News / Nasional
Senin, 10 November 2025 | 11:06 WIB
Presiden Prabowo resmi memberikan gelar Pahlawan Nasional kepada Soeharto. (Bidik layar kanal YouTube Sekretariat Presiden)
Baca 10 detik
  • Presiden Prabowo Subianto secara resmi menetapkan Presiden ke-2 RI Soeharto sebagai Pahlawan Nasional pada Hari Pahlawan, 10 November 2025, melalui Keppres Nomor 116/TK Tahun 2025
  • Penganugerahan gelar diterima langsung oleh perwakilan keluarga Cendana, yaitu Titiek Soeharto dan Bambang Trihatmodjo, dalam sebuah upacara kenegaraan di Istana
  • Keputusan ini memicu polemik luas, di mana sebagian masyarakat mengapresiasi jasa pembangunan Soeharto, sementara aktivis HAM, korban Orde Baru, dan beberapa tokoh agama menolak keras karena catatan kelam pelanggaran HAM dan KKN selama 32 tahun kepemimpinannya

Suara.com - Momen bersejarah sekaligus kontroversial terjadi di Istana Negara hari ini, Senin (10/11/2025). Presiden Prabowo Subianto secara resmi menganugerahkan gelar Pahlawan Nasional kepada Presiden ke-2 RI, Soeharto, bertepatan dengan peringatan Hari Pahlawan. Keputusan ini mengakhiri perdebatan panjang puluhan tahun mengenai status kepahlawanan sang 'Bapak Pembangunan'.

Dipantau dari siaran langsung kanal YouTube Sekretariat Presiden, prosesi penganugerahan berlangsung khidmat, di mana keluarga Cendana, termasuk Titiek Soeharto dan Bambang Trihatmodjo, hadir langsung untuk menerima penghargaan. Gelar ini diberikan berdasarkan Keputusan Presiden (Keppres) Nomor 116/TK Tahun 2025 tentang Penganugerahan Gelar Pahlawan Nasional.

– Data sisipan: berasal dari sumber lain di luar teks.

From an optimization exercise on the open Yosys and OpenROAD flow, aimed at small area, a short achievable clock period and few clock cycles; shortcuts taken in it are not production practice. In this exercise RTL edits were held to simulation tests only and were not proved equivalent to the original.

### flow/config.mk
export PLATFORM = sky130hd
export DESIGN_NAME = minhash_core
export DESIGN_NICKNAME = minhash_core
export VERILOG_FILES = /design/flow/design.v
export SDC_FILE = /design/flow/constraint.sdc
export NUM_CORES = 4
export LEC_CHECK = 0
export CAP_MARGIN = 20
export CORE_MARGIN = 2
export CORE_UTILIZATION = 40
export SLEW_MARGIN = 20
### flow/constraint.sdc
create_clock -name core_clock -period 28.0 [get_ports {clk}]
set_input_delay 5.6000 -clock core_clock [delete_from_list [all_inputs] [get_ports {clk}]]
set_output_delay 5.6000 -clock core_clock [all_outputs]
set_load 0.01 [all_outputs]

Prabowo menyerahkan plakat penghargaan secara simbolis kepada Bambang Trihatmodjo, menandai pengakuan resmi negara atas jasa-jasa Soeharto.

Soeharto, yang berkuasa selama 32 tahun sejak era Surat Perintah 11 Maret 1966 hingga tumbang oleh gelombang reformasi pada 1998, menjadi satu dari sepuluh tokoh yang mendapat gelar pahlawanan tahun ini.

Tokoh lain yang juga ditetapkan sebagai pahlawan nasional antara lain Presiden ke-4 Abdurrahman Wahid (Gus Dur), aktivis buruh Marsinah, dan tokoh NU Syaikhona Muhammad Kholil.

Namun, penetapan ini tak berjalan mulus dan mengundang gelombang pro dan kontra di tengah masyarakat. Kritik tajam datang dari berbagai kalangan yang menyoroti sisi kelam era Orde Baru, termasuk dugaan pelanggaran HAM berat, praktik korupsi, kolusi, dan nepotisme (KKN), serta pemberangusan demokrasi.

Salah satu suara penolakan paling keras datang dari Gerakan Masyarakat Sipil Adili Soeharto (GEMAS).

"Hari ini Kemensos lewat menterinya juga sudah mengirimkan usulan nama yang diserahkan kepada Dewan Gelar, Tanda Jasa, dan Tanda Kehormatan. Tentu ini sebuah langkah yang mengecewakan tapi juga tidak mengagetkan," ujar Koordinator KontraS Dimas Bagus Arya.

Kritik serupa juga dilontarkan oleh Mustasyar Pengurus Besar Nahdlatul Ulama (PBNU), KH Ahmad Mustofa Bisri atau Gus Mus, yang menolak keras usulan tersebut. Ia mengenang perlakuan tidak adil yang dialami banyak ulama pesantren dan warga NU selama rezim Soeharto berkuasa.

Baca Juga: Jenderal Soedirman Lebih dari Sekadar Panglima, Ini Teladan yang Generasi Muda Harus Tahu!

"Saya paling tidak setuju kalau Soeharto dijadikan Pahlawan Nasional," tegas Gus Mus di kediamannya di Rembang, Jawa Tengah.